Major Incident - SaaS Customers - 21 June 2022
Incident Report for Squiz
Postmortem

Executive Summary

On the 21st of June 2022 at ~06:33 GMT, Squiz monitoring systems detected a degradation of service affecting customers hosted on our SaaS platform. Users may have received an error page from the Cloudflare Content Delivery Network (CDN) related to not being able to resolve the origin DNS, occurring for all requests.

Investigations performed by our Platform team indicated an issue with a third party vendor service, which resulted in SaaS platform services becoming unavailable. The third party followed their own major incident process, identified the root cause as an inadvertent side effect of a network change, and then rolled back the change, restoring service at 07:20 GMT. The incident was recovered externally by the third party without action by Squiz.

Customer impact

For the duration of the incident, users may have received an error page (Error 1016) from the Cloudflare Content Delivery Network (CDN) with an “error 500 status code” message related to not being able to resolve the origin DNS, occurring for all requests.

 

Root cause

Our third party vendor made a network change that caused services to become unavailable between 06:33 GMT and 07:20 GMT.

Mitigation and Follow-up actions

In response to this Incident, the third party network provider will run additional checks on their router configuration ensuring proper network traffic flows through their infrastructure. 

From our end, the Squiz Platform team is on standby in case further validation is required.

Posted Jun 22, 2022 - 16:13 AEST

Resolved
Squiz has been advised by our 3rd party service provider that a fix has been deployed for the current Major Incident. This has restored service for the subset of affected customers hosted on our SaaS platform. We apologise for this degradation of service and thank you for your patience while we worked on the resolution.

A postmortem will be provided within 72 hours via https://status.squiz.cloud once we have worked with our service provider.
Posted Jun 21, 2022 - 17:26 AEST
Investigating
Our support teams remain engaged with our upstream provider in resolving the issue.

A further update will be provided via https://status.squiz.cloud in 15 minutes, or earlier if the situation or information changes.
Posted Jun 21, 2022 - 17:15 AEST
Identified
Squiz teams have identified a third party service as the root cause of the current degradation of service Major Incident. This incident is currently affecting a subset of Squiz customers. We are currently working with the service provider to resolve the issue.

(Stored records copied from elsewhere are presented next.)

`src/hdl/jsu_pkg.sv`:
```
// Package for the JSON string unescaper: length width, result and error codes,
// decoder state encoding, transaction bundle type and helper functions.
// No dependencies.
package jsu_pkg;

    localparam int LEN_W = 16;
    localparam int SUM_W = LEN_W + 1;
    localparam int MAX_DATA = 4;

    typedef enum logic [1:0] {
        KIND_DATA  = 2'd0,
        KIND_DONE  = 2'd1,
        KIND_ERROR = 2'd2
    } t_kind;

    typedef enum logic [3:0] {
        ERR_EXPECTED_STRING = 4'd0,
        ERR_CONTROL_CHAR    = 4'd1,
        ERR_INCOMPLETE_ESC  = 4'd2,
        ERR_INVALID_ESC     = 4'd3,
        ERR_INCOMPLETE_UNI  = 4'd4,
        ERR_INVALID_UNI     = 4'd5,
        ERR_MISSING_LOW     = 4'd6,
        ERR_INVALID_LOW     = 4'd7,
        ERR_UNEXPECTED_LOW  = 4'd8,
        ERR_TOO_LONG        = 4'd9,
        ERR_UNTERMINATED    = 4'd10
    } t_err;

    typedef enum logic [8:0] {
        M_SEEK    = 9'b000000001,
        M_STR     = 9'b000000010,
        M_ESC     = 9'b000000100,
        M_HEX1    = 9'b000001000,
        M_NEED_BS = 9'b000010000,
        M_NEED_U  = 9'b000100000,
        M_HEX2    = 9'b001000000,
        M_DONE    = 9'b010000000,
        M_DRAIN   = 9'b100000000
    } t_mode;

    typedef enum logic [1:0] {
        TAIL_NONE  = 2'd0,
        TAIL_DONE  = 2'd1,
        TAIL_ERROR = 2'd2
    } t_tail;

    localparam logic [7:0] CH_QUOTE = 8'h22;
    localparam logic [7:0] CH_BSL   = 8'h5c;
    localparam logic [7:0] CH_SLASH = 8'h2f;
    localparam logic [7:0] CH_SPACE = 8'h20;
    localparam logic [7:0] CH_TAB   = 8'h09;
    localparam logic [7:0] CH_CR    = 8'h0d;
    localparam logic [7:0] CH_LC_B  = 8'h62;
    localparam logic [7:0] CH_LC_F  = 8'h66;
    localparam logic [7:0] CH_LC_N  = 8'h6e;
    localparam logic [7:0] CH_LC_R  = 8'h72;
    localparam logic [7:0] CH_LC_T  = 8'h74;
    localparam logic [7:0] CH_LC_U  = 8'h75;
    localparam logic [15:0] BUF_SIZE_RESET = 16'd64;

    // All results caused by one text byte.
    typedef struct packed {
        logic [2:0]              ndata;
        logic [3:0][7:0]         data;
        t_tail                   tail;
        t_err                    code;
        logic [LEN_W-1:0]        base;
    } t_bundle;

    typedef struct packed {
        logic [2:0]      k;
        logic [3:0][7:0] bytes;
    } t_enc;

    function automatic logic [4:0] hex_val(input logic [7:0] b);
        logic [4:0] r;
        r = 5'd0;
        if (b >= 8'h30 && b <= 8'h39) begin
            r = {1'b1, b[3:0]};
        end else if ((b >= 8'h61 && b <= 8'h66) || (b >= 8'h41 && b <= 8'h46)) begin
            r = {1'b1, b[3:0] + 4'd9};
        end
        return r;
    endfunction

    function automatic t_enc utf8_enc(input logic [20:0] cp);
        t_enc e;
        e.bytes = '0;
        if (cp[20:7] == '0) begin
            e.k = 3'd1;
            e.bytes[0] = cp[7:0];
        end else if (cp[20:11] == '0) begin
            e.k = 3'd2;
            e.bytes[0] = {3'b110, cp[10:6]};
            e.bytes[1] = {2'b10, cp[5:0]};
        end else if (cp[20:16] == '0) begin
            e.k = 3'd3;
            e.bytes[0] = {4'b1110, cp[15:12]};
            e.bytes[1] = {2'b10, cp[11:6]};
            e.bytes[2] = {2'b10, cp[5:0]};
        end else begin
            e.k = 3'd4;
            e.bytes[0] = {5'b11110, cp[20:18]};
            e.bytes[1] = {2'b10, cp[17:12]};
            e.bytes[2] = {2'b10, cp[11:6]};
            e.bytes[3] = {2'b10, cp[5:0]};
        end
        return e;
    endfunction

endpackage

```
`src/hdl/jsu_if.sv`:
```
// Valid/ready channel interfaces for text bytes in and decoded results out.
// Depends on jsu_pkg.
interface jsu_in_if;
    logic       valid;
    logic       ready;
    logic [7:0] text_byte;
    logic       end_of_text;

    modport source (output valid, output text_byte, output end_of_text, input ready);
    modport sink   (input valid, input text_byte, input end_of_text, output ready);
endinterface

interface jsu_out_if;
    logic              valid;
    logic              ready;
    jsu_pkg::t_kind    kind;
    logic [7:0]        out_byte;
    jsu_pkg::t_err     error_code;
    logic [15:0]       length_so_far;
    logic              last_of_run;

    modport source (output valid, output kind, output out_byte, output error_code,
                    output length_so_far, output last_of_run, input ready);
    modport sink   (input valid, input kind, input out_byte, input error_code,
                    input length_so_far, input last_of_run, output ready);
endinterface

```
`src/hdl/jsu_decode.sv`:
```
// Parser state and one-byte step: escapes, \u joining, UTF-8 encoding,
// overflow and error detection. Produces one result bundle per transaction.
// Depends on jsu_pkg.
module jsu_decode (
    input  logic             i_clk,
    input  logic             i_rst_n,
    input  logic             i_accept,
    input  logic [7:0]       i_byte,
    input  logic             i_eot,
    input  logic [15:0]      i_buf_size,
    output jsu_pkg::t_bundle o_bundle,
    output logic             o_has_result
);

    jsu_pkg::t_mode                 r_mode, n_mode;
    logic [15:0]                    r_acc, n_acc;
    logic [1:0]                     r_cnt, n_cnt;
    logic [9:0]                     r_hs, n_hs;
    logic [jsu_pkg::LEN_W-1:0]      r_count, n_count;

    logic [4:0]                     hv;
    logic [15:0]                    acc_new;
    logic [20:0]                    cp;
    logic [7:0]                     single;
    logic                           put_single;
    logic                           put_cp;
    jsu_pkg::t_enc                  enc;
    logic [jsu_pkg::SUM_W-1:0]      sum;
    logic                           ovf;
    jsu_pkg::t_bundle               b;

    assign hv      = jsu_pkg::hex_val(i_byte);
    assign acc_new = {r_acc[11:0], hv[3:0]};
    assign cp      = (r_mode == jsu_pkg::M_HEX2)
                   ? 21'h10000 + {1'b0, r_hs, acc_new[9:0]}
                   : {5'd0, acc_new};

    always_comb begin
        n_mode     = r_mode;
        n_acc      = r_acc;
        n_cnt      = r_cnt;
        n_hs       = r_hs;
        n_count    = r_count;
        single     = i_byte;
        put_single = 1'b0;
        put_cp     = 1'b0;
        b.ndata    = 3'd0;
        b.data     = '0;
        b.tail     = jsu_pkg::TAIL_NONE;
        b.code     = jsu_pkg::ERR_EXPECTED_STRING;
        b.base     = r_count;

        case (r_mode)
            jsu_pkg::M_SEEK: begin
                if (i_byte == jsu_pkg::CH_SPACE
                    || (i_byte >= jsu_pkg::CH_TAB && i_byte <= jsu_pkg::CH_CR)) begin
                    n_mode = r_mode;
                end else if (i_byte == jsu_pkg::CH_QUOTE) begin
                    n_count = '0;
                    n_mode  = jsu_pkg::M_STR;
                end else begin
                    b.tail = jsu_pkg::TAIL_ERROR;
                    b.code = jsu_pkg::ERR_EXPECTED_STRING;
                    n_mode = jsu_pkg::M_DRAIN;
                end
            end
            jsu_pkg::M_STR: begin
                if (i_byte == jsu_pkg::CH_QUOTE) begin
                    b.tail = jsu_pkg::TAIL_DONE;
                    n_mode = jsu_pkg::M_DONE;
                end else if (i_byte < jsu_pkg::CH_SPACE) begin
                    b.tail = jsu_pkg::TAIL_ERROR;
                    b.code = jsu_pkg::ERR_CONTROL_CHAR;
                    n_mode = jsu_pkg::M_DRAIN;
                end else if (i_byte == jsu_pkg::CH_BSL) begin
                    n_mode = jsu_pkg::M_ESC;
                end else begin
                    put_single = 1'b1;
                end
            end
            jsu_pkg::M_ESC: begin
                case (i_byte)
                    jsu_pkg::CH_QUOTE, jsu_pkg::CH_BSL, jsu_pkg::CH_SLASH: begin
                        put_single = 1'b1;
                    end
                    jsu_pkg::CH_LC_B: begin
                        single = 8'h08;
                        put_single = 1'b1;
                    end
                    jsu_pkg::CH_LC_F: begin
                        single = 8'h0c;
                        put_single = 1'b1;
                    end
                    jsu_pkg::CH_LC_N: begin
                        single = 8'h0a;
                        put_single = 1'b1;
                    end
                    jsu_pkg::CH_LC_R: begin
                        single = 8'h0d;
                        put_single = 1'b1;
                    end
                    jsu_pkg::CH_LC_T: begin
                        single = 8'h09;
                        put_single = 1'b1;
                    end
                    jsu_pkg::CH_LC_U: begin
                        n_acc  = '0;
                        n_cnt  = '0;
                        n_mode = jsu_pkg::M_HEX1;
                    end
                    default: begin
                        b.tail = jsu_pkg::TAIL_ERROR;
                        b.code = jsu_pkg::ERR_INVALID_ESC;
                        n_mode = jsu_pkg::M_DRAIN;
                    end
                endcase
            end
            jsu_pkg::M_HEX1, jsu_pkg::M_HEX2: begin
                if (!hv[4]) begin
                    b.tail = jsu_pkg::TAIL_ERROR;
                    b.code = jsu_pkg::ERR_INVALID_UNI;
                    n_mode = jsu_pkg::M_DRAIN;
                end else begin
                    n_acc = acc_new;
                    n_cnt = r_cnt + 2'd1;
                    if (r_cnt == 2'd3) begin
                        if (r_mode == jsu_pkg::M_HEX1) begin
                            if (acc_new[15:10] == 6'b110110) begin
                                n_hs   = acc_new[9:0];
                                n_mode = jsu_pkg::M_NEED_BS;
                            end else if (acc_new[15:10] == 6'b110111) begin
                                b.tail = jsu_pkg::TAIL_ERROR;
                                b.code = jsu_pkg::ERR_UNEXPECTED_LOW;
                                n_mode = jsu_pkg::M_DRAIN;
                            end else begin
                                put_cp = 1'b1;
                            end
                        end else if (acc_new[15:10] != 6'b110111) begin
                            b.tail = jsu_pkg::TAIL_ERROR;
                            b.code = jsu_pkg::ERR_INVALID_LOW;
                            n_mode = jsu_pkg::M_DRAIN;
                        end else begin
                            put_cp = 1'b1;
                        end
                    end
                end
            end
            jsu_pkg::M_NEED_BS: begin
                if (i_byte == jsu_pkg::CH_BSL) begin
                    n_mode = jsu_pkg::M_NEED_U;
                end else begin
                    b.tail = jsu_pkg::TAIL_ERROR;
                    b.code = jsu_pkg::ERR_MISSING_LOW;
                    n_mode = jsu_pkg::M_DRAIN;
                end
            end
            jsu_pkg::M_NEED_U: begin
                if (i_byte == jsu_pkg::CH_LC_U) begin
                    n_acc  = '0;
                    n_cnt  = '0;
                    n_mode = jsu_pkg::M_HEX2;
                end else begin
                    b.tail = jsu_pkg::TAIL_ERROR;
                    b.code = jsu_pkg::ERR_MISSING_LOW;
                    n_mode = jsu_pkg::M_DRAIN;
                end
            end
            jsu_pkg::M_DONE, jsu_pkg::M_DRAIN: begin
                n_mode = r_mode;
            end
            default: begin
                n_mode = jsu_pkg::M_SEEK;
            end
        endcase

        if (put_cp) begin
            enc = jsu_pkg::utf8_enc(cp);
        end else begin
            enc.k     = 3'd1;
            enc.bytes = {24'd0, single};
        end

        sum = {1'b0, r_count} + jsu_pkg::SUM_W'(enc.k);
        ovf = (sum >= jsu_pkg::SUM_W'(i_buf_size)) || sum[jsu_pkg::LEN_W];

        if (put_single || put_cp) begin
            if (ovf) begin
                b.tail = jsu_pkg::TAIL_ERROR;
                b.code = jsu_pkg::ERR_TOO_LONG;
                n_mode = jsu_pkg::M_DRAIN;
            end else begin
                b.ndata = enc.k;
                b.data  = enc.bytes;
                n_count = sum[jsu_pkg::LEN_W-1:0];
                n_mode  = jsu_pkg::M_STR;
            end
        end

        if (i_eot) begin
            case (n_mode)
                jsu_pkg::M_SEEK: begin
                    b.tail = jsu_pkg::TAIL_ERROR;
                    b.code = jsu_pkg::ERR_EXPECTED_STRING;
                end
                jsu_pkg::M_STR: begin
                    b.tail = jsu_pkg::TAIL_ERROR;
                    b.code = jsu_pkg::ERR_UNTERMINATED;
                end
                jsu_pkg::M_ESC: begin
                    b.tail = jsu_pkg::TAIL_ERROR;
                    b.code = jsu_pkg::ERR_INCOMPLETE_ESC;
                end
                jsu_pkg::M_HEX1: begin
                    b.tail = jsu_pkg::TAIL_ERROR;
                    b.code = jsu_pkg::ERR_INCOMPLETE_UNI;
                end
                jsu_pkg::M_NEED_BS, jsu_pkg::M_NEED_U, jsu_pkg::M_HEX2: begin
                    b.tail = jsu_pkg::TAIL_ERROR;
                    b.code = jsu_pkg::ERR_MISSING_LOW;
                end
                default: begin
                    b.tail = b.tail;
                end
            endcase
            n_mode  = jsu_pkg::M_SEEK;
            n_acc   = '0;
            n_cnt   = '0;
            n_hs    = '0;
            n_count = '0;
        end
    end

    assign o_bundle     = b;
    assign o_has_result = (b.ndata != 3'd0) || (b.tail != jsu_pkg::TAIL_NONE);

    always_ff @(posedge i_clk) begin
        if (!i_rst_n) begin
            r_mode  <= jsu_pkg::M_SEEK;
            r_acc   <= '0;
            r_cnt   <= '0;
            r_hs    <= '0;
            r_count <= '0;
        end else if (i_accept) begin
            r_mode  <= n_mode;
            r_acc   <= n_acc;
            r_cnt   <= n_cnt;
            r_hs    <= n_hs;
            r_count <= n_count;
        end
    end

    assert property (@(posedge i_clk) disable iff (!i_rst_n)
        (r_mode == jsu_pkg::M_SEEK) |-> (r_count == '0))
        else $error("count not cleared while seeking");

    assert property (@(posedge i_clk) disable iff (!i_rst_n)
        (r_mode == jsu_pkg::M_DRAIN || r_mode == jsu_pkg::M_DONE) |-> !o_has_result || i_eot
            || b.tail == jsu_pkg::TAIL_NONE)
        else $error("results produced after string end or error");

    assert property (@(posedge i_clk) disable iff (!i_rst_n)
        (i_accept && i_eot) |=> (r_mode == jsu_pkg::M_SEEK && r_count == '0))
        else $error("end of text did not return to seek");

endmodule

```
`src/hdl/jsu_emit.sv`:
```
// Result register: holds the bundle of one text byte and hands its results
// out one result per cycle while ready. Depends on jsu_pkg and jsu_if.
module jsu_emit (
    input  logic             i_clk,
    input  logic             i_rst_n,
    input  logic             i_load,
    input  jsu_pkg::t_bundle i_bundle,
    output logic             o_can_load,
    jsu_out_if.source        o_out
);

    jsu_pkg::t_bundle r_bundle;
    logic             r_valid;
    logic [2:0]       r_idx;
    logic [2:0]       total;
    logic             last;
    logic             is_data;
    logic             fire;

    assign total   = r_bundle.ndata + {2'd0, r_bundle.tail != jsu_pkg::TAIL_NONE};
    assign last    = (r_idx + 3'd1) == total;
    assign is_data = r_idx < r_bundle.ndata;
    assign fire    = r_valid && o_out.ready;

    assign o_can_load = !r_valid || (o_out.ready && last);

    assign o_out.valid         = r_valid;
    assign o_out.last_of_run   = last;
    assign o_out.out_byte      = is_data ? r_bundle.data[r_idx[1:0]] : 8'd0;
    assign o_out.length_so_far = 16'(r_bundle.base + jsu_pkg::LEN_W'(r_idx)
                                     + jsu_pkg::LEN_W'(is_data));

    always_comb begin
        o_out.kind       = jsu_pkg::KIND_DATA;
        o_out.error_code = jsu_pkg::ERR_EXPECTED_STRING;
        if (!is_data) begin
            case (r_bundle.tail)
                jsu_pkg::TAIL_DONE: begin
                    o_out.kind = jsu_pkg::KIND_DONE;
                end
                jsu_pkg::TAIL_ERROR: begin
                    o_out.kind       = jsu_pkg::KIND_ERROR;
                    o_out.error_code = r_bundle.code;
                end
                default: begin
                    o_out.kind = jsu_pkg::KIND_DATA;
                end
            endcase
        end
    end

    always_ff @(posedge i_clk) begin
        if (i_load) begin
            r_bundle <= i_bundle;
        end
    end

    always_ff @(posedge i_clk) begin
        if (!i_rst_n) begin
            r_valid <= 1'b0;
            r_idx   <= '0;
        end else if (i_load) begin
            r_valid <= 1'b1;
            r_idx   <= '0;
        end else if (fire) begin
            if (last) begin
                r_valid <= 1'b0;
            end else begin
                r_idx <= r_idx + 3'd1;
            end
        end
    end

    assert property (@(posedge i_clk) disable iff (!i_rst_n)
        r_valid |-> (r_idx < total))
        else $error("result index past bundle end");

    assert property (@(posedge i_clk) disable iff (!i_rst_n)
        i_load |-> o_can_load)
        else $error("bundle loaded over pending results");

    assert property (@(posedge i_clk) disable iff (!i_rst_n)
        (fire && last && !i_load) |=> !r_valid)
        else $error("results continue after last of run");

    assert property (@(posedge i_clk) disable iff (!i_rst_n)
        (fire && !last) |=> (r_valid && r_idx == $past(r_idx) + 3'd1))
        else $error("result skipped or repeated");

endmodule

```
`src/hdl/json_string_unescape_utf8_top.sv`:
```
// JSON string unescaper to UTF-8. Takes one text byte per transaction and
// returns data bytes, a completion marker or an error code per string; the
// destination capacity is written through i_cfg_we/i_cfg_data (reset 64).
// While o_out is ready, text streams at one byte per clock for bytes that
// cause zero or one result; a byte that causes more (up to five: a four-byte
// UTF-8 sequence plus an end-of-text error) holds off the next byte, as the
// single-entry result register hands out one result per cycle while ready.
// Depends on jsu_pkg, jsu_if, jsu_decode and jsu_emit.
module json_string_unescape_utf8_top (
    input  logic        i_clk,
    input  logic        i_rst_n,
    input  logic        i_cfg_we,
    input  logic [15:0] i_cfg_data,
    jsu_in_if.sink      i_in,
    jsu_out_if.source   o_out
);

    logic [15:0]      r_buf_size;
    logic             can_load;
    logic             accept;
    logic             has_result;
    jsu_pkg::t_bundle bundle;

    assign i_in.ready = can_load;
    assign accept     = i_in.valid && can_load;

    always_ff @(posedge i_clk) begin
        if (!i_rst_n) begin
            r_buf_size <= jsu_pkg::BUF_SIZE_RESET;
        end else if (i_cfg_we) begin
            r_buf_size <= i_cfg_data;
        end
    end

    jsu_decode u_decode (
        .i_clk        (i_clk),
        .i_rst_n      (i_rst_n),
        .i_accept     (accept),
        .i_byte       (i_in.text_byte),
        .i_eot        (i_in.end_of_text),
        .i_buf_size   (r_buf_size),
        .o_bundle     (bundle),
        .o_has_result (has_result)
    );

    jsu_emit u_emit (
        .i_clk      (i_clk),
        .i_rst_n    (i_rst_n),
        .i_load     (accept && has_result),
        .i_bundle   (bundle),
        .o_can_load (can_load),
        .o_out      (o_out)
    );

endmodule
```
`src/flat_wrapper.sv`:
```
// flat-port wrapper written by rule: the top's interface ports become plain ports
module json_string_unescape_utf8_top_flat 
  (i_clk, i_rst_n, i_cfg_we, i_cfg_data, i_in_valid, i_in_text_byte, i_in_end_of_text, i_in_ready, o_out_valid, o_out_kind, o_out_out_byte, o_out_error_code, o_out_length_so_far, o_out_last_of_run, o_out_ready);
  jsu_in_if i_in_i ();
  jsu_out_if o_out_i ();
  input  logic i_clk;
  input  logic i_rst_n;
  input  logic i_cfg_we;
  input  logic [15:0] i_cfg_data;
  input wire logic [$bits(i_in_i.valid)-1:0] i_in_valid;
  input wire logic [$bits(i_in_i.text_byte)-1:0] i_in_text_byte;
  input wire logic [$bits(i_in_i.end_of_text)-1:0] i_in_end_of_text;
  output wire logic [$bits(i_in_i.ready)-1:0] i_in_ready;
  output wire logic [$bits(o_out_i.valid)-1:0] o_out_valid;
  output wire logic [$bits(o_out_i.kind)-1:0] o_out_kind;
  output wire logic [$bits(o_out_i.out_byte)-1:0] o_out_out_byte;
  output wire logic [$bits(o_out_i.error_code)-1:0] o_out_error_code;
  output wire logic [$bits(o_out_i.length_so_far)-1:0] o_out_length_so_far;
  output wire logic [$bits(o_out_i.last_of_run)-1:0] o_out_last_of_run;
  input wire logic [$bits(o_out_i.ready)-1:0] o_out_ready;
  assign i_in_i.valid = i_in_valid;
  assign i_in_i.text_byte = i_in_text_byte;
  assign i_in_i.end_of_text = i_in_end_of_text;
  assign i_in_ready = i_in_i.ready;
  assign o_out_valid = o_out_i.valid;
  assign o_out_kind = o_out_i.kind;
  assign o_out_out_byte = o_out_i.out_byte;
  assign o_out_error_code = o_out_i.error_code;
  assign o_out_length_so_far = o_out_i.length_so_far;
  assign o_out_last_of_run = o_out_i.last_of_run;
  assign o_out_i.ready = o_out_ready;
  json_string_unescape_utf8_top u_core (.i_clk(i_clk), .i_rst_n(i_rst_n), .i_cfg_we(i_cfg_we), .i_cfg_data(i_cfg_data), .i_in(i_in_i), .o_out(o_out_i));
endmodule
```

We will provide a further update in ~15 minutes, or if the incident is resolved.
Posted Jun 21, 2022 - 17:06 AEST
Investigating
Squiz monitoring has detected a degradation of service incident that is affecting customers hosted on our SaaS platform. Multiple Squiz teams are currently investigating.

A further update will be provided via https://status.squiz.cloud in 15 minutes, or earlier if the situation or information changes.
Posted Jun 21, 2022 - 16:53 AEST
This incident affected: Squiz Cloud Hosted Instances.